Whether any of the proposed mechanisms could allow for life remains to be seen, it seems worth making the attempts to look as the Venusian clouds are reachable and even allow for sample returns without requiring subsurface drilling such as might be needed on Mars, and certainly on Europa. If life is extant in the clouds, its biology would be extremely valuable to study, and could well have commercial value, although we would need to be careful to prevent accidental escape in case it resulted in some “Andromeda Strain” scenario.
The DAVINCI+ mission scheduled for a 2031 Venus arrival is dedicated to analyzing the atmosphere and presumably will also be able to do some analysis of the cloud droplets. If the first MorningStar Mission fails to detect fluorescing organic molecules in the clouds, DAVINCI might be the next mission to Venus. If the MorningStar missions proceed with the proposed habitability balloon missions, then the DAVINCI mission would provide complementary data on the atmosphere and clouds. In a decade we might know a lot more about the Venusian atmosphere than we do today, hopefully resolving the unexplained anomalous data we currently have.

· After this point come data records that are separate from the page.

**src/common/basicOpPkg.sv**
```systemverilog
package basicOpPkg;

	//////////////////////////////
	// Fixed-point word types
	//////////////////////////////

	// Q15 style operand word
	typedef logic signed [15:0] word16;

	// Q31 style accumulator word, also the scratch memory data
	typedef logic signed [31:0] word32;

	//////////////////////////////
	// Saturation limits
	//////////////////////////////

	localparam word16 max16 = 16'sh7FFF;
	localparam word16 min16 = 16'sh8000;

	localparam word32 max32 = 32'sh7FFF_FFFF;
	localparam word32 min32 = 32'sh8000_0000;

	//////////////////////////////
	// Multi-cycle unit sequencing
	//////////////////////////////

	// Waiting for ready, or stepping one bit per cycle
	typedef enum logic {idle, busy} seqState;

endpackage
```
**src/basicOps/satArith16.sv**
```systemverilog
`timescale 1ns/1ps

module satArith16
(
	input basicOpPkg::word16 addA,
	input basicOpPkg::word16 addB,
	output basicOpPkg::word16 addSum,
	input basicOpPkg::word16 subA,
	input basicOpPkg::word16 subB,
	output basicOpPkg::word16 subDiff,
	input basicOpPkg::word16 multA,
	input basicOpPkg::word16 multB,
	output basicOpPkg::word16 multProduct,
	input basicOpPkg::word16 shrVar1,
	input basicOpPkg::word16 shrVar2,
	output basicOpPkg::word16 shrResult
);

	logic signed [16:0] addWide;
	logic signed [16:0] subWide;
	logic signed [31:0] multWide;
	logic signed [16:0] multScaled;
	logic signed [16:0] shrNegCount;
	logic [4:0] shrLeftCount;
	logic [3:0] shrRightCount;
	logic signed [31:0] shrLeftWide;
	logic shrLeftFits;

	// Clip a 17-bit result into 16 bits
	function automatic basicOpPkg::word16 clip17(input logic signed [16:0] wide);
		if (wide[16] != wide[15])
			return wide[16] ? basicOpPkg::min16 : basicOpPkg::max16;
		return wide[15:0];
	endfunction

	always_comb
	begin
		addWide = addA + addB;
		subWide = subA - subB;
		addSum = clip17(addWide);
		subDiff = clip17(subWide);

		// Q15 product, only -1 * -1 lands outside the range
		multWide = multA * multB;
		multScaled = multWide[31:15];
		multProduct = clip17(multScaled);

		// Negative count means shl, capped at 16 positions
		shrNegCount = 17'sd0 - shrVar2;
		shrLeftCount = (shrNegCount > 16) ? 5'd16 : shrNegCount[4:0];
		shrLeftWide = shrVar1;
		shrLeftWide = shrLeftWide <<< shrLeftCount;
		shrLeftFits = (&shrLeftWide[31:15]) | ~(|shrLeftWide[31:15]);

		// 15 or more leaves only sign bits
		shrRightCount = (shrVar2 > 15) ? 4'd15 : shrVar2[3:0];

		if (shrVar2 < 0)
		begin
			if (shrLeftFits)
				shrResult = shrLeftWide[15:0];
			else
				shrResult = shrVar1[15] ? basicOpPkg::min16 : basicOpPkg::max16;
		end
		else
			shrResult = shrVar1 >>> shrRightCount;
	end

endmodule

```
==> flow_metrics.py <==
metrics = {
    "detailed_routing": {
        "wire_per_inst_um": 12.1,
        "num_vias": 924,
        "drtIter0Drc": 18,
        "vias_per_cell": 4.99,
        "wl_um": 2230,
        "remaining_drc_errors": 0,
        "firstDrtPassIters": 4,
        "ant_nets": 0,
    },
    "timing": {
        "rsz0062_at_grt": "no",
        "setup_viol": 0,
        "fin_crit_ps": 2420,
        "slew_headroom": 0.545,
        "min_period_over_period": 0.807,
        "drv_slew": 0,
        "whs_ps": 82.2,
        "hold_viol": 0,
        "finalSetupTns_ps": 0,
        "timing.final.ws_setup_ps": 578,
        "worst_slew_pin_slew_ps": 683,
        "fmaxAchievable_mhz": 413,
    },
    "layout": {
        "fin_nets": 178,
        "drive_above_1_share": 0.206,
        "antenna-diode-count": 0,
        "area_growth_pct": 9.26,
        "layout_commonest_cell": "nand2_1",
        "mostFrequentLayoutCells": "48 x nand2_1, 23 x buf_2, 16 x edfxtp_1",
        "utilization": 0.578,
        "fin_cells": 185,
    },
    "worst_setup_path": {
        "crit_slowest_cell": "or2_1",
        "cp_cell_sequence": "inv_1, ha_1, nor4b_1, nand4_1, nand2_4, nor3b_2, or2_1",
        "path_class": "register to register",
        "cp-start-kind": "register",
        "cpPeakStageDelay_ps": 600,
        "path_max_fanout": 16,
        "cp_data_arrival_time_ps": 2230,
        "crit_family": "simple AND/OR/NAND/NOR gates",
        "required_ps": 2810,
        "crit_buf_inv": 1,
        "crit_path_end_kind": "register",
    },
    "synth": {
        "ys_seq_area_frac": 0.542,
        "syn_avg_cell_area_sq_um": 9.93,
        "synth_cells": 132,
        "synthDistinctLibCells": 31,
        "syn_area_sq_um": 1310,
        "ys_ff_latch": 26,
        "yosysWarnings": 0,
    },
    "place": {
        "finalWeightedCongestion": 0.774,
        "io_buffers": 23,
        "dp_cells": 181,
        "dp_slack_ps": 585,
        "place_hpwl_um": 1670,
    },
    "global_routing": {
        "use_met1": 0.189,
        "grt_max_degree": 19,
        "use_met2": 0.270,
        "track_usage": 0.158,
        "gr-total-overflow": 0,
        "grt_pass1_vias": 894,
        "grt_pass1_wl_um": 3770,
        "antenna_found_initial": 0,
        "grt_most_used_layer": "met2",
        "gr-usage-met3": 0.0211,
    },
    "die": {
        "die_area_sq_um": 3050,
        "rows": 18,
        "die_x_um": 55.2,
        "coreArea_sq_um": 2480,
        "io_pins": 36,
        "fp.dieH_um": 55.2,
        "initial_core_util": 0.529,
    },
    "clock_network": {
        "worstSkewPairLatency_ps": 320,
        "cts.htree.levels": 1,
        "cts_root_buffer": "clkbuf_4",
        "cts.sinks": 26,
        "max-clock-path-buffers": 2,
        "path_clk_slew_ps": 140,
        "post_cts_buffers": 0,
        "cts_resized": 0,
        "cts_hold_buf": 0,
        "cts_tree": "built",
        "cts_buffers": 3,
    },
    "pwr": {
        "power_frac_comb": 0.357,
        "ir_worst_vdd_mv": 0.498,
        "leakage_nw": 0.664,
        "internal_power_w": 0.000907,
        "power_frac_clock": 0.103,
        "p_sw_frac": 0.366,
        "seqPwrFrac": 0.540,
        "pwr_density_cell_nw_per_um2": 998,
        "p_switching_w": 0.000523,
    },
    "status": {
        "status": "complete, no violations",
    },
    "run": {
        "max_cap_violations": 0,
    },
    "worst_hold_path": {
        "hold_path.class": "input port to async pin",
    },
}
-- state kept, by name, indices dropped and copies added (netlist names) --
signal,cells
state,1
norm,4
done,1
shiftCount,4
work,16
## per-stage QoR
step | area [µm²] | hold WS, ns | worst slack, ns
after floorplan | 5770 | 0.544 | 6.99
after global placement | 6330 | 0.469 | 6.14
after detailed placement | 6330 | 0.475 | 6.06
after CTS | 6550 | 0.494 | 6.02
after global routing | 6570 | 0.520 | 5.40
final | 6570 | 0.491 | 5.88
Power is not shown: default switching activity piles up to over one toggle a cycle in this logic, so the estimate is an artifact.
## src/common/basicOpPkg.sv

```systemverilog
package basicOpPkg;

	//////////////////////////////
	// Fixed-point word types
	//////////////////////////////

	// Q15 style operand word
	typedef logic signed [15:0] word16;

	// Q31 style accumulator word, also the scratch memory data
	typedef logic signed [31:0] word32;

	//////////////////////////////
	// Saturation limits
	//////////////////////////////

	localparam word16 max16 = 16'sh7FFF;
	localparam word16 min16 = 16'sh8000;

	localparam word32 max32 = 32'sh7FFF_FFFF;
	localparam word32 min32 = 32'sh8000_0000;

	//////////////////////////////
	// Multi-cycle unit sequencing
	//////////////////////////////

	// Waiting for ready, or stepping one bit per cycle
	typedef enum logic {idle, busy} seqState;

endpackage
```

## src/basicOps/satArith32.sv

```systemverilog
`timescale 1ns/1ps

module satArith32
(
	input basicOpPkg::word16 lMultA,
	input basicOpPkg::word16 lMultB,
	output basicOpPkg::word32 lMultProduct,
	output logic lMultOverflow,
	input basicOpPkg::word16 lMacA,
	input basicOpPkg::word16 lMacB,
	input basicOpPkg::word32 lMacC,
	output basicOpPkg::word32 lMacOut,
	output logic lMacOverflow,
	input basicOpPkg::word16 lMsuA,
	input basicOpPkg::word16 lMsuB,
	input basicOpPkg::word32 lMsuC,
	output basicOpPkg::word32 lMsuOut,
	output logic lMsuOverflow,
	input basicOpPkg::word32 lAddA,
	input basicOpPkg::word32 lAddB,
	output basicOpPkg::word32 lAddSum,
	input basicOpPkg::word32 lSubA,
	input basicOpPkg::word32 lSubB,
	output basicOpPkg::word32 lSubDiff,
	input basicOpPkg::word32 lShrVar1,
	input basicOpPkg::word16 lShrNumShift,
	output basicOpPkg::word32 lShrOut
);

	//////////////////////////////
	// Shared helpers
	//////////////////////////////

	// Doubled product with the overflow flag on top
	function automatic logic [32:0] lMultCalc(input basicOpPkg::word16 a, input basicOpPkg::word16 b);
		basicOpPkg::word32 product;
		product = a * b;
		if (product == 32'sh4000_0000)
			return {1'b1, basicOpPkg::max32};
		return {1'b0, product <<< 1};
	endfunction

	function automatic basicOpPkg::word32 clip33(input logic signed [32:0] wide);
		if (wide[32] != wide[31])
			return wide[32] ? basicOpPkg::min32 : basicOpPkg::max32;
		return wide[31:0];
	endfunction

	logic [32:0] multResult;
	logic [32:0] macProduct;
	logic [32:0] msuProduct;
	logic signed [32:0] macWide;
	logic signed [32:0] msuWide;
	logic signed [32:0] addWide;
	logic signed [32:0] subWide;
	logic signed [16:0] shrNegCount;
	logic [5:0] shrLeftCount;
	logic [4:0] shrRightCount;
	logic signed [63:0] shrLeftWide;
	logic shrLeftFits;

	always_comb
	begin
		multResult = lMultCalc(lMultA, lMultB);
		lMultProduct = multResult[31:0];
		lMultOverflow = multResult[32];

		// Accumulate, flag either stage saturating
		macProduct = lMultCalc(lMacA, lMacB);
		macWide = lMacC + $signed(macProduct[31:0]);
		lMacOut = clip33(macWide);
		lMacOverflow = macProduct[32] | (macWide[32] != macWide[31]);

		msuProduct = lMultCalc(lMsuA, lMsuB);
		msuWide = lMsuC - $signed(msuProduct[31:0]);
		lMsuOut = clip33(msuWide);
		lMsuOverflow = msuProduct[32] | (msuWide[32] != msuWide[31]);

		addWide = lAddA + lAddB;
		subWide = lSubA - lSubB;
		lAddSum = clip33(addWide);
		lSubDiff = clip33(subWide);

		// L_shr, negative count shifts left capped at 32
		shrNegCount = 17'sd0 - lShrNumShift;
		shrLeftCount = (shrNegCount > 32) ? 6'd32 : shrNegCount[5:0];
		shrLeftWide = lShrVar1;
		shrLeftWide = shrLeftWide <<< shrLeftCount;
		shrLeftFits = (&shrLeftWide[63:31]) | ~(|shrLeftWide[63:31]);
		shrRightCount = (lShrNumShift > 31) ? 5'd31 : lShrNumShift[4:0];

		if (lShrNumShift < 0)
			lShrOut = shrLeftFits ? shrLeftWide[31:0]
				: (lShrVar1[31] ? basicOpPkg::min32 : basicOpPkg::max32);
		else
			lShrOut = lShrVar1 >>> shrRightCount;
	end

endmodule

```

So far as I know the most acidic environments are either from mine drainage or from caves passing through sulfide-containing minerals or otherwise receiving hydrogen sulfide, such as Cueva de Villa Luz. In these environments, the overall impact of life forms is to release acidity and create an extreme environment. This at least mostly involves creating sulfuric acid (in concept, though they are interacting primarily with sulfate ions) There are a wide variety of life forms and apparently the acid-producing ones are not the most common. https://www.ncbi.nlm.nih.gov/pmc/articles/PMC4438317/ The organisms do have limits to what they can tolerate, which gives the impression of a chemical arms race. I have no idea if that race has gone as far as it conceivably could.
Venusian, venereal, aphrodisiac and cytherean: which is correct? – Google Search
Hence Botticelli’s painting: The Birth of Venus
Also Vonnegut’s fictional author, Kilgore Trout’s fictional book Venus on the Half Shell which was actually subsequently written by Philip José Farmer. Very meta.
I actually like Cytherian instead of Venusian, but it is so different a name that it could be confusing. Clarke uses Hermian to describe the Mercurians in Rendezvous with Rama, so the use of Greek naming is certainly within bounds. Now if only Pluto had been named after that Greek God’s earlier name, Hades. However, as Hadean has been taken for the early Earth eon, perhaps that is as well given that Pluto is very cold, not hellishly hot. Had the ancients known Venus’ true nature, Hades and Hadean would have been better naming for Venus. OTOH, Dante might have approved of Hades for Pluto, as his “Inferno” depicts the Devil encased in ice at the center of the underworld. Hell has indeed frozen over, so unlike the more modern Christian depiction of Hell as more Venusian in character.